La
mujer del espejo me mira a los ojos con determinación. Desabrocha
suavemente y sin dudar cada uno de los botones de su suave camisa
blanca y la deja caer, no lleva ropa interior. Continúa con la misma
serenidad, desabrochando la negra falda y dejándola deslizarse hasta
el suelo. Está descalza y desnuda como si acabase de llegar a la
vida. Sé lo que piensa. Sé cómo se siente, conozco sus motivos.
Sólo
necesita un objeto punzante y afilado, como una decepción. Así que
hago lo que desea y acerco el bisturí a su pecho, a nuestro pecho,
lo desvío ligeramente hacia el costado izquierdo y procedo a
realizar una pequeña incisión. Ahí está, tiene el aspecto de un
corazón sano: rojo, palpitante y caliente.
Tenemos
todo preparado. Una pequeña caja de cartón que reza que su
contenido es frágil. En su interior, virutas de corcho que se tiñen
al contacto con el órgano recién extraído.
El
frío mármol me recuerda que aún estoy descalza. Poco nos importa.
Bajo
las escaleras hasta el sótano y deposito la caja junto a los
pinceles y los cuadros abandonados. “Estarás bien”, me despido.
Mientras subo las escaleras, aún lo escucho latir. El sonido se va
amortiguando con cada escalón.
Me
asomo de nuevo al espejo y la mujer me indica que hemos hecho lo
correcto. Parece la misma y otra muy distinta. “No creo que estés
llorando”, le digo. “Recuerda que no tienes corazón”.
Así
que ya puedes venir a contarme cosas que yo no sepa. Ya puedes
enviarme el poema del día. Estoy preparada para recibir tu mensaje
de las tres de la madrugada. Ya puedes contarme que te hago sentir
vivo. Insiste de nuevo en que soy diferente a todo lo que conoces.

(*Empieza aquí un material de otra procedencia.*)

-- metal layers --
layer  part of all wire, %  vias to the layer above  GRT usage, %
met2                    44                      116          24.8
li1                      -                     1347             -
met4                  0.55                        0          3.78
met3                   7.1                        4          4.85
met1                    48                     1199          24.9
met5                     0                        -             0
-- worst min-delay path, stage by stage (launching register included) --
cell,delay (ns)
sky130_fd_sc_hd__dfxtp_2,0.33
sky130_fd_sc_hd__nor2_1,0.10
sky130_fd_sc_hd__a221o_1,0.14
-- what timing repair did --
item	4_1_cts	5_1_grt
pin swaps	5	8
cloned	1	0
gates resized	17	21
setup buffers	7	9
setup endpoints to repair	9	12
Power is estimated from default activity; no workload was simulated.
--- run.sh ---
#!/bin/bash
# OpenROAD 26Q1-2900-gdf79404cd8, Yosys 0.63+post, stock flow scripts
make -C /OpenROAD-flow-scripts/flow DESIGN_CONFIG=/design/flow/config.mk WORK_HOME=/design/flow/orfs finish
--- config.mk ---
export PLATFORM = sky130hd
export DESIGN_NAME = ID_EX
export DESIGN_NICKNAME = ID_EX
export VERILOG_FILES = /design/flow/design.v
export SDC_FILE = /design/flow/constraint.sdc
export NUM_CORES = 4
export LEC_CHECK = 1
export CORE_AREA = 10 10 145 145
export DIE_AREA = 0 0 155 155
--- constraint.sdc ---
current_design ID_EX

set clk_period 1.0
set clk_io_pct 0.2

create_clock -name clk0 -period $clk_period [get_ports {clk}]

set non_clock_inputs [all_inputs -no_clocks]
set_input_delay [expr $clk_period * $clk_io_pct] -clock clk0 $non_clock_inputs
set_output_delay [expr $clk_period * $clk_io_pct] -clock clk0 [all_outputs]
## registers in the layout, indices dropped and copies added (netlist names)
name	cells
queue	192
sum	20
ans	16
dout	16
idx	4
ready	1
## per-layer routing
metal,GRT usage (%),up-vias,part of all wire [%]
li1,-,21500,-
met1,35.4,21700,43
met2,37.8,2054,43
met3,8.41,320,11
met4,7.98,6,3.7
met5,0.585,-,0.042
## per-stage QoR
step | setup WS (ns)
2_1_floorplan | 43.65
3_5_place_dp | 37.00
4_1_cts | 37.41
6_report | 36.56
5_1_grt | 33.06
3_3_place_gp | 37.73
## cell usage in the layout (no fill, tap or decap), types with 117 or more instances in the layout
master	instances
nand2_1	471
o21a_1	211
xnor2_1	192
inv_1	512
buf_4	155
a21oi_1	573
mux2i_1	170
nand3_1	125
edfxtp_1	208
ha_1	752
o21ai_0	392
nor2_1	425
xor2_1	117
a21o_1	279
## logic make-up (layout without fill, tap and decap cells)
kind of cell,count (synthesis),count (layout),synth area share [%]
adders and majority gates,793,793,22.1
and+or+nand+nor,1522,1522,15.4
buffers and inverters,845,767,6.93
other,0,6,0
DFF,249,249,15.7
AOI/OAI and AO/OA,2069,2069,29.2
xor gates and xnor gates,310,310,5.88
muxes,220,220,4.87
[/design/flow/run.sh]
#!/bin/bash
# OpenROAD 26Q1-2900-gdf79404cd8, Yosys 0.63+post, stock flow scripts
make -C /OpenROAD-flow-scripts/flow DESIGN_CONFIG=/design/flow/config.mk WORK_HOME=/design/flow/orfs finish
[/design/flow/design.v]
module adder(clk, a, b, s);
	input clk;
	input [3:0] a, b;
	output reg [4:0] s;
	wire [3:0] g, p;
	wire [4:0] cin;
	assign g[0] = a[0] & b[0];
	assign g[1] = a[1] & b[1];
	assign g[2] = a[2] & b[2];
	assign g[3] = a[3] & b[3];
	assign p[0] = a[0] ^ b[0];
	assign p[1] = a[1] ^ b[1];
	assign p[2] = a[2] ^ b[2];
	assign p[3] = a[3] ^ b[3];
	assign cin[0] = 1'b0;
	assign cin[1] = g[0] | (p[0] & cin[0]);
	assign cin[2] = g[1] | (p[1] & g[0]) | (p[1] & p[0] & cin[0]);
	assign cin[3] = g[2] | (p[2] & g[1]) | (p[2] & p[1] & g[0]) | (p[2] & p[1] & p[0] & cin[0]);
	assign cin[4] = g[3] | (p[3] & g[2]) | (p[3] & p[2] & g[1]) | (p[3] & p[2] & p[1] & g[0]) | (p[3] & p[2] & p[1] & p[0] & cin[0]);
	always @(posedge clk) begin
		s[0] <= a[0] + b[0] + cin[0];
		s[1] <= a[1] + b[1] + cin[1];
		s[2] <= a[2] + b[2] + cin[2];
		s[3] <= a[3] + b[3] + cin[3];
		s[4] <= cin[4];
	end
endmodule
[/design/flow/config.mk]
export PLATFORM = sky130hd
export DESIGN_NAME = adder
export DESIGN_NICKNAME = adder
export VERILOG_FILES = /design/flow/design.v
export SDC_FILE = /design/flow/constraint.sdc
export NUM_CORES = 4
export LEC_CHECK = 1
export CORE_AREA = 10 10 70 70
export DIE_AREA = 0 0 80 80
[/design/flow/constraint.sdc]
current_design adder

set clk_period 2.8
set clk_io_pct 0.2

create_clock -name clk0 -period $clk_period [get_ports {clk}]

set non_clock_inputs [all_inputs -no_clocks]
set_input_delay [expr $clk_period * $clk_io_pct] -clock clk0 $non_clock_inputs
set_output_delay [expr $clk_period * $clk_io_pct] -clock clk0 [all_outputs]
==> impl_metrics.json <==
{
  "warning_count": 25,
  "switching_share_pct": 20.4,
  "synth_chip_area_um2": 248,
  "holdWs_ns": 0.920,
  "antennaDiodeCount": 0,
  "ctsResizeCount": 0,
  "first_pass_iters": 2,
  "dp_hpwl_um": 531,
  "vias": 196,
  "tns_ns": 0,
  "status": "completed",
  "synth_cells": 22,
  "grt_pass1_vias": 213,
  "worstPathRequired_ns": 2.92,
  "ys_seq_share_pct": 40.4,
  "synthSimpleGateAreaFrac_pct": 0,
  "cts_setup_buffers": 0,
  "die_w_um": 80,
  "ys_sh_aoi_pct": 9.60,
  "largest_register_ffs": 5,
  "hold_viol_final": 0,
  "ys_types": 9,
  "final_max_slew_viol_count": 0,
  "worst_slack_ns": 1.18,
  "cts_tree": "done",
  "area_leaders": "dfxtp_1, ha_1, fa_1",
  "antenna_found_initial": 0,
  "intPower_w": 0.000175,
  "via_per_inst": 2.31,
  "power.density_nw_per_um2": 475,
  "stdcell_area_um2": 462,
  "period_used_pct": 57.9,
  "cts_buffer_depth": 2,
  "io_buffers": 13,
  "ys_sh_adder_pct": 28.3,
  "die_y_um": 80,
  "comb_power_share_pct": 24.2,
  "drc_errors": 0,
  "synth_area_um2": 248,
  "max-slew-margin-rel_pct": 89.1,
  "top_register": "s",
  "grt_overflow": 0,
  "io_pins": 14,
  "reg.largest.list": "s x5",
  "ys_warn_count": 1,
  "final_layout_size_suffix_gt1_share_pct": 10.3,
  "yosysTopAreaCell": "dfxtp_1",
  "critPathCaptureType": "flip-flop",
  "cp_max_fo": 2,
  "utilization_pct": 13.5,
  "gr-usage-all-layers_pct": 1.76,
  "holdPathStages": 2,
  "cts_buffers": 3,
  "grt_pass1_wl_um": 890,
  "avgSynthCellArea_um2": 11.3,
  "clkTransAtPathRegs_ns": 0.04,
  "arrival_ns": 1.75,
  "synthXorXnorAreaFrac_pct": 14.1,
  "floorplan.core_util_pct": 7.25,
  "worst_pin_slew_ns": 0.163,
  "rsz0062_at_grt": "no",
  "chipArea_um2": 6400,
  "htree_num_levels": 1,
  "hp-class": "input port to flip-flop",
  "final_cell_mix": "clkdlybuf4s50_1, inv_1, dfxtp_1, ha_1, clkbuf_4",
  "netlist_logic_family_top": "adder cells",
  "gp_congestion": 0.741,
  "crit_start": "a[0]",
  "critPathLaunchType": "input port",
  "synthToLayoutAreaGrowth_pct": 86.4,
  "placedInstanceArea_um2": 435,
  "p_leak_nw": 0.195,
  "net-switching-power_w": 0.0000446,
  "crit_end": "s[2]$_DFF_P_",
  "rows": 21,
  "min_period_ns": 1.62,
  "max_freq_mhz": 616,
  "ir_drop_v": 0.0000703,
  "setup_viol": 0,
  "postCtsHoldBufs": 0,
  "clockRootBuffer": "clkbuf_4",
  "drt_iter0_drc": 4,
  "pwr-share-clk_pct": 36.9,
  "top_cell_area_share_pct": 40.4,
  "lay_top_count": "clkdlybuf4s50_1",
  "wirelength_um": 596,
  "post-place-ws_ns": 0.929,
  "path_class": "input port to flip-flop",
  "mux_share_pct": 0,
  "seqPwrFrac_pct": 38.9,
  "ys.flops": 5,
  "antenna_left": 0,
  "ys_cells": 22,
  "cap_violations": 0,
  "cts.sinks": 5,
  "core_area_um2": 3420,
  "wire_per_inst_um": 7.01,
  "grt_max_degree": 4
}
power by group through the flow:
stage / combinational (W) / sequential, W / clock, W
after global routing: 0.0000603 / 0.0000860 / 0.0000884
final: 0.0000530 / 0.0000853 / 0.0000808
after CTS: 0.0000547 / 0.0000855 / 0.0000871
worst max-delay path, stage by stage:
cell and delay (ns):
clkdlybuf4s50_1 0.46, ha_1 0.16, inv_1 0.05, fa_1 0.37
xnor2_1 0.14
cells in the mapped netlist, drive strengths merged:
master / number
ha: 4
fa: 1
a21oi: 1
xnor2: 2
o21bai: 1
a21o: 1
inv: 5
xor2: 2
dfxtp: 5
final cells by class:
type,count,area [µm²]
Clock buffer,4,26.3
Inverter,5,18.8
Multi-Input combinational cell,12,129
Timing Repair Buffer,13,130
Fill cell,394,2950
Tap cell,46,57.6
Sequential cell,5,100
layer usage:
layer | track usage, % | part of all wire [%]
met5 | 0 | 0
met4 | 0.704 | 1.0
met3 | 2.05 | 23
met2 | 2.17 | 34
met1 | 1.81 | 41
stage by stage:
step | cells | power (W)
finish | 85 | 0.000219
detailed placement | 81 | 0.000141
CTS | 85 | 0.000227
global placement | 81 | 0.000140
floorplan | 22 | 0.000102
global route | 85 | 0.000235
worst min path at each step:
stage,start,end,slack [ns]
after global routing,b[0],s[0]$_DFF_P_,0.94
final,b[0],s[0]$_DFF_P_,0.92
after CTS,b[0],s[0]$_DFF_P_,0.91
logic make-up after synthesis:
kind of cell | after synthesis
XOR/XNOR | 4
flip-flops | 5
AND-OR/OR-AND | 3
adder cells (fa/ha/maj) | 5
buffers and inverters | 5
No activity file was given, so power comes from the tool's default toggle rates.
==> design/flow/run.sh <==
#!/bin/bash
# OpenROAD 26Q1-2900-gdf79404cd8, Yosys 0.63+post, stock flow scripts
make -C /OpenROAD-flow-scripts/flow DESIGN_CONFIG=/design/flow/config.mk WORK_HOME=/design/flow/orfs finish
==> design/flow/config.mk <==
export PLATFORM = sky130hd
export DESIGN_NAME = parser
export DESIGN_NICKNAME = parser
export VERILOG_FILES = /design/flow/design.v
export SDC_FILE = /design/flow/constraint.sdc
export NUM_CORES = 4
export LEC_CHECK = 1
export CORE_AREA = 10 10 70 70
export DIE_AREA = 0 0 80 80
==> design/flow/constraint.sdc <==
current_design parser

set clk_period 1.6
set clk_io_pct 0.2

create_clock -name clk0 -period $clk_period [get_ports {clk}]

set non_clock_inputs [all_inputs -no_clocks]
set_input_delay [expr $clk_period * $clk_io_pct] -clock clk0 $non_clock_inputs
set_output_delay [expr $clk_period * $clk_io_pct] -clock clk0 [all_outputs]
$ cat design.v
`timescale 1ns/10ps
module regfile (clk,rst,reg_enable,reg_write,src1_addr,
				src2_addr,write_addr,write_data,src1,src2);
input 						clk;
input 						rst;
input 						reg_enable;
input 						reg_write;
input 	[6-1:0]		src1_addr;
input 	[6-1:0]		src2_addr;
input 	[6-1:0]		write_addr;
input   [32-1:0]		write_data;
output  [32-1:0]		src1;
output 	[32-1:0]		src2;		
reg		[32-1:0]		src1;
reg		[32-1:0]		src2;	
reg		[32-1:0]		REG[64-1:0] ;
integer i;
always@(posedge clk)begin
	if(rst)begin
		for(i=0; i<64;i=i+1)
			REG[i] <=32'b0;
		src1 <=32'b0;
		src2 <=32'b0;
		end
	else begin
		if(reg_enable)begin
			if(reg_write)
				REG[write_addr] <=write_data;
			else begin
				src1 <=REG[src1_addr];
				src2 <=REG[src2_addr];
				end
			end
		else begin
			src1 <=32'b0;
			src2 <=32'b0;
			end
		end
	end
endmodule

Cuéntame otra vez que soy toda luz, que nadie como yo, que le doy
sentido a todo, que aún sientes en tus manos mi calidez. Ven con tus
labios carnosos, ven con tu dedo en mi nuca y tu aliento entre mis
muslos.
Suena
el teléfono. Eres tú. Oigo tu voz entrecortada y disfrazada de
sinceridad: que me echas de menos, que necesitas verme.
Acepto.
Quiero saber que esto funciona. “Trae el vestido negro, los labios
rojos y no te peines demasiado”.
La
cafetería del primer encuentro, la misma mesa y tú. ¡Qué guapo
estás, cabrón!
Tus
dedos largos me muestran un libro: “El ángel de la ventana
occidental”.
- Para ti y las tostadas también. Coge fuerzas que las vas a necesitar.
Bloqueas
el ascensor y pones el mundo patas arriba. Tictac. “Somos dos
animales. Esto no es amor, tranquila”, me aseguro. Treinta y dos
besos después, diez arañazos, cuatro azotes y llegamos a la
habitación. Tictac. Todo es urgente y necesario, movimientos
encadenados de una coreografía perfecta. Tictac. Poesía. Tictac.
Música. Tictac. Vida. Tictac.
De
repente te detienes, me sostienes por los hombros y te acercas a mi
oído:
- Relájate, cariño, se te va a salir el corazón.